→ **Task requirements**: Scan the material and copy every line in which "constraint" appears.

→ **Data supplied**:

Context: an optimization exercise on an open-source flow, tuned for small area. The choices shown serve that exercise and are no tape-out recipe. Only simulation tests tie the RTL to the original design; equivalence was not proved. Power is estimated from default activity; no workload was simulated.

===== config.mk =====
export PLATFORM = sky130hd
export DESIGN_NAME = icmp_echo_tx
export DESIGN_NICKNAME = icmp_echo_tx
export VERILOG_FILES = /design/flow/design.v
export SDC_FILE = /design/flow/constraint.sdc
export NUM_CORES = 4
export LEC_CHECK = 0
export CAP_MARGIN = 20
export CORE_MARGIN = 2
export CORE_UTILIZATION = 55
export PLACE_DENSITY = 0.65
export SLEW_MARGIN = 20

===== constraint.sdc =====
create_clock -name core_clock -period 8.0 [get_ports {gmii_tx_clk}]
set_input_delay 1.6000 -clock core_clock [delete_from_list [all_inputs] [get_ports {gmii_tx_clk}]]
set_output_delay 1.6000 -clock core_clock [all_outputs]
set_load 0.01 [all_outputs]

===== design.v =====
`timescale 1ns/100ps
module csum_ring (
    input  logic       gmii_tx_clk,
    input  logic       load,
    input  logic [7:0] init_head,
    input  logic [7:0] init_tail,
    input  logic [7:0] op,
    output logic [7:0] head,
    output logic [7:0] tail
);
    logic       c;
    logic [7:0] s;
    logic [8:0] k;
    always_comb begin
        k[0] = c;
        for (int i = 0; i < 8; i++) begin
            s[i]   = head[i] ^ op[i] ^ k[i];
            k[i+1] = (head[i] & op[i]) | (head[i] & k[i]) | (op[i] & k[i]);
        end
    end
    always_ff @(posedge gmii_tx_clk) begin
        head <= load ? init_head : tail;
        tail <= load ? init_tail : s;
        c    <= load ? 1'b0 : k[8];
    end
endmodule
`timescale 1ns/100ps
module payload_fifo #(
    parameter int fifo_depth = 64     
) (
    input  logic                        gmii_tx_clk,
    input  logic                        rst,
    input  logic                        wr,
    input  logic [7:0]                  wdata,
    output logic                        full,
    input  logic                        rd,       
    output logic [7:0]                  rdata,    
    output logic                        empty
);
    localparam int aw = $clog2(fifo_depth);
    logic [8*fifo_depth-1:0] sr;
    logic [aw:0]             count;
    logic                    wr_ok;
    assign full  = count[aw];
    assign empty = count == '0;
    assign wr_ok = wr && !full;
    logic [fifo_depth-1:0] sel;
    always_comb begin
        for (int i = 0; i < fifo_depth; i++)
            sel[i] = count[aw-1:0] == i[aw-1:0];
        rdata = 8'h00;
        for (int i = 0; i < fifo_depth; i++)
            rdata = rdata | (sr[8*i +: 8] & {8{sel[i]}});
    end
    logic [aw:0] count_next;
    always_comb begin
        logic k;
        k = wr_ok ^ rd;
        for (int i = 0; i <= aw; i++) begin
            count_next[i] = count[i] ^ k;
            k             = k & (count[i] ^ rd);
        end
    end
    always_ff @(posedge gmii_tx_clk or posedge rst) begin
        if (rst)
            count <= '0;
        else
            count <= count_next;
    end
    always_ff @(posedge gmii_tx_clk) begin
        if (wr_ok)
            sr <= {sr[8*fifo_depth-9:0], wdata};
    end
endmodule
`timescale 1ns/100ps
module crc32_byte (
    input  logic [31:0] crc_in,
    input  logic [7:0]  x,
    output logic [31:0] crc_out
);
    logic [31:0] c;
    always_comb begin
        c = {24'h0, x};
        for (int i = 0; i < 8; i++)
            c = c[0] ? ((c >> 1) ^ 32'hedb8_8320) : (c >> 1);
        crc_out = {8'h00, crc_in[31:8]} ^ c;
    end
endmodule
`timescale 1ns/100ps
module icmp_echo_tx #(
    parameter logic [47:0] board_mac       = 48'h00_11_22_33_44_55,
    parameter logic [31:0] board_ip        = {8'd192, 8'd168, 8'd0, 8'd2},
    parameter logic [47:0] default_dst_mac = 48'hff_ff_ff_ff_ff_ff,
    parameter logic [31:0] default_dst_ip  = {8'd192, 8'd168, 8'd0, 8'd3},
    parameter int          fifo_depth      = 64
) (
    input  logic                      gmii_tx_clk,
    input  logic                      rst,
    input  logic                      tx_start,
    input  logic [15:0]               tx_byte_num,
    input  logic [47:0]               dst_mac,
    input  logic [31:0]               dst_ip,
    input  logic [15:0]               icmp_id,
    input  logic [15:0]               icmp_seq,
    input  logic [31:0]               data_sum,      
    input  logic [7:0]                payload_data,
    input  logic                      payload_wr,
    output logic                      payload_full,
    output logic                      gmii_tx_en,
    output logic [7:0]                gmii_txd,
    output logic                      busy,
    output logic                      tx_done
);
    localparam logic [6:0] t_hold = 7'd78;
    localparam logic [6:0] t_done = 7'd85;
    localparam logic [31:0] ip_const = 32'h4500 + 32'h4000 + 32'h8001 + 32'd28
                                     + {16'h0, board_ip[31:16]} + {16'h0, board_ip[15:0]};
    localparam logic [16:0] ip_fold  = {1'b0, ip_const[31:16]} + {1'b0, ip_const[15:0]};
    localparam logic [15:0] ip_init  = ip_fold[15:0] + {15'h0, ip_fold[16]};
    logic [6:0]  t;
    logic        accept;
    logic [10:0] n;             
    logic        n_nz;
    logic        fifo_rd;
    logic        fifo_empty;
    logic [7:0]  fifo_data;
    logic        rd_valid;
    logic [7:0]  tx_byte;
    logic [31:0] crc;
    logic [31:0] crc_next;
    logic [7:0]  crc_x;
    assign busy    = (t != 7'd0) && (t != t_done);
    assign tx_done = t == t_done;
    assign accept  = tx_start && !busy;
    assign gmii_tx_en = (t >= 7'd12) && (t <= 7'd83);
    assign n_nz    = n != 11'd0;
    logic [6:0]  t_inc;
    logic [10:0] n_dec;
    always_comb begin
        logic k;
        k = 1'b1;
        for (int i = 0; i < 7; i++) begin
            t_inc[i] = t[i] ^ k;
            k        = k & t[i];
        end
        k = 1'b1;
        for (int i = 0; i < 11; i++) begin
            n_dec[i] = n[i] ^ k;
            k        = k & !n[i];
        end
    end
    always_ff @(posedge gmii_tx_clk or posedge rst) begin
        if (rst)
            t <= 7'd0;
        else if (accept)
            t <= 7'd1;
        else if (t == 7'd0 || t == t_done)
            t <= 7'd0;
        else if (t != t_hold || !n_nz)
            t <= t_inc;
    end
    always_ff @(posedge gmii_tx_clk) begin
        if (accept)
            n <= tx_byte_num[10:0];
        else if (t >= 7'd60 && n_nz)
            n <= n_dec;
    end
    logic [7:0] mac_r [6];
    logic       mac_dflt;
    always_ff @(posedge gmii_tx_clk) begin
        for (int i = 0; i < 6; i++)
            mac_r[i] <= accept ? dst_mac[8*(5-i) +: 8] : mac_r[(i+1)%6];
    end
    always_ff @(posedge gmii_tx_clk) begin
        if (accept)
            mac_dflt <= 1'b1;
        else if (t >= 7'd1 && t <= 7'd6 && mac_r[0] != 8'h00)
            mac_dflt <= 1'b0;
    end
    logic [31:0] ip_v;
    logic [7:0]  ip_r [4];
    assign ip_v = dst_ip | ((dst_ip == 32'd0) ? default_dst_ip : 32'd0);
    always_ff @(posedge gmii_tx_clk) begin
        for (int i = 0; i < 4; i++)
            ip_r[i] <= accept ? ip_v[8*(3-i) +: 8] : ip_r[(i+1)%4];
    end
    logic [31:0] idseq_v;
    logic [7:0]  idseq_r [4];
    assign idseq_v = {icmp_id, icmp_seq};
    always_ff @(posedge gmii_tx_clk) begin
        for (int i = 0; i < 4; i++)
            idseq_r[i] <= accept ? idseq_v[8*(3-i) +: 8] : idseq_r[(i+1)%4];
    end
    logic [7:0] dsh_lo;
    logic [1:0] dsh_hi;
    always_ff @(posedge gmii_tx_clk) begin
        dsh_lo <= accept ? data_sum[23:16] : {6'd0, dsh_hi};
        dsh_hi <= accept ? data_sum[25:24] : 2'd0;
    end
    logic [7:0] id_head;
    logic [7:0] id_tail;
    logic       id_turn;
    logic       id_c;
    logic [7:0] id_sum;
    assign id_turn = (t == 7'd6) || (t == 7'd7) || (t == 7'd37) || (t == 7'd38);
    always_comb begin
        logic k;
        k = (t == 7'd6) || ((t == 7'd7) && id_c);
        for (int i = 0; i < 8; i++) begin
            id_sum[i] = id_head[i] ^ k;
            k         = k & id_head[i];
        end
    end
    always_ff @(posedge gmii_tx_clk) begin
        id_c <= &id_head;
    end
    always_ff @(posedge gmii_tx_clk or posedge rst) begin
        if (rst) begin
            id_head <= 8'd0;
            id_tail <= 8'd0;
        end else if (id_turn) begin
            id_head <= id_tail;
            id_tail <= id_sum;
        end
    end
    logic [7:0] ip_op;
    logic [7:0] ip_cs;
    logic [7:0] icmp_op;
    logic [7:0] icmp_cs;
    always_comb begin
        ip_op = 8'd0;
        if (t >= 7'd1 && t <= 7'd4) ip_op = ip_r[0];
        if (t == 7'd5)              ip_op = {5'd0, n[10:8]};
        if (t == 7'd6 || t == 7'd7) ip_op = id_sum;
        if (t == 7'd8)              ip_op = n[7:0];
        icmp_op = dsh_lo;
        if (t >= 7'd4 && t <= 7'd7) icmp_op = idseq_r[1];
    end
    csum_ring u_ip_sum (
        .gmii_tx_clk (gmii_tx_clk),
        .load        (accept),
        .init_head   (ip_init[15:8]),
        .init_tail   (ip_init[7:0]),
        .op          (ip_op),
        .head        (ip_cs),
        .tail        ()
    );
    csum_ring u_icmp_sum (
        .gmii_tx_clk (gmii_tx_clk),
        .load        (accept),
        .init_head   (data_sum[7:0]),
        .init_tail   (data_sum[15:8]),
        .op          (icmp_op),
        .head        (),
        .tail        (icmp_cs)
    );
    payload_fifo #(
        .fifo_depth (fifo_depth)
    ) u_fifo (
        .gmii_tx_clk (gmii_tx_clk),
        .rst         (rst),
        .wr          (payload_wr),
        .wdata       (payload_data),
        .full        (payload_full),
        .rd          (fifo_rd),
        .rdata       (fifo_data),
        .empty       (fifo_empty)
    );
    assign fifo_rd = (t >= 7'd60) && n_nz && !fifo_empty;
    always_ff @(posedge gmii_tx_clk) begin
        rd_valid <= fifo_rd;
    end
    localparam logic [10:0] tl_add = 11'd28;
    logic [10:0] total_len;
    always_comb begin
        logic k;
        k = 1'b0;
        for (int i = 0; i < 11; i++) begin
            total_len[i] = n[i] ^ tl_add[i] ^ k;
            k            = (n[i] & tl_add[i]) | (n[i] & k) | (tl_add[i] & k);
        end
    end
    logic [7:0] hdr_const;
    always_comb begin
        case (t)
            7'd11, 7'd12, 7'd13, 7'd14,
            7'd15, 7'd16, 7'd17:          hdr_const = 8'h55;
            7'd18:                        hdr_const = 8'hd5;
            7'd25:                        hdr_const = board_mac[47:40];
            7'd26:                        hdr_const = board_mac[39:32];
            7'd27:                        hdr_const = board_mac[31:24];
            7'd28:                        hdr_const = board_mac[23:16];
            7'd29:                        hdr_const = board_mac[15:8];
            7'd30:                        hdr_const = board_mac[7:0];
            7'd31:                        hdr_const = 8'h08;
            7'd33:                        hdr_const = 8'h45;
            7'd39:                        hdr_const = 8'h40;
            7'd41:                        hdr_const = 8'h80;
            7'd42:                        hdr_const = 8'h01;
            7'd45:                        hdr_const = board_ip[31:24];
            7'd46:                        hdr_const = board_ip[23:16];
            7'd47:                        hdr_const = board_ip[15:8];
            7'd48:                        hdr_const = board_ip[7:0];
            default:                      hdr_const = 8'h00;
        endcase
    end
    logic s_mac, s_tlhi, s_tllo, s_id, s_ipcs, s_ip, s_icmpcs, s_idseq, s_pay, s_fcs;
    assign s_mac    = (t >= 7'd19) && (t <= 7'd24);
    assign s_tlhi   = t == 7'd35;
    assign s_tllo   = t == 7'd36;
    assign s_id     = (t == 7'd37) || (t == 7'd38);
    assign s_ipcs   = (t == 7'd43) || (t == 7'd44);
    assign s_ip     = (t >= 7'd49) && (t <= 7'd52);
    assign s_icmpcs = (t == 7'd55) || (t == 7'd56);
    assign s_idseq  = (t >= 7'd57) && (t <= 7'd60);
    assign s_pay    = (t >= 7'd61) && (t <= 7'd78) && rd_valid;
    assign s_fcs    = (t >= 7'd79) && (t <= 7'd82);
    assign tx_byte = hdr_const
                   | ({8{s_mac}}    & (mac_r[0] | {8{mac_dflt}}))
                   | ({8{s_tlhi}}   & {5'd0, total_len[10:8]})
                   | ({8{s_tllo}}   & total_len[7:0])
                   | ({8{s_id}}     & id_tail)
                   | ({8{s_ipcs}}   & ~ip_cs)
                   | ({8{s_ip}}     & ip_r[0])
                   | ({8{s_icmpcs}} & ~icmp_cs)
                   | ({8{s_idseq}}  & idseq_r[0])
                   | ({8{s_pay}}    & fifo_data)
                   | ({8{s_fcs}}    & ~crc[7:0]);
    logic crc_on;
    logic crc_inv;
    assign crc_on  = (t >= 7'd19) && (t <= 7'd78);
    assign crc_inv = (t >= 7'd19) && (t <= 7'd22);
    assign crc_x   = crc_on ? (crc[7:0] ^ tx_byte ^ {8{crc_inv}}) : 8'h00;
    crc32_byte u_crc (
        .crc_in  (crc),
        .x       (crc_x),
        .crc_out (crc_next)
    );
    always_ff @(posedge gmii_tx_clk) begin
        crc      <= crc_next;
        gmii_txd <= tx_byte;
    end
endmodule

→ **Response box**:
export SDC_FILE = /design/flow/constraint.sdc
===== constraint.sdc =====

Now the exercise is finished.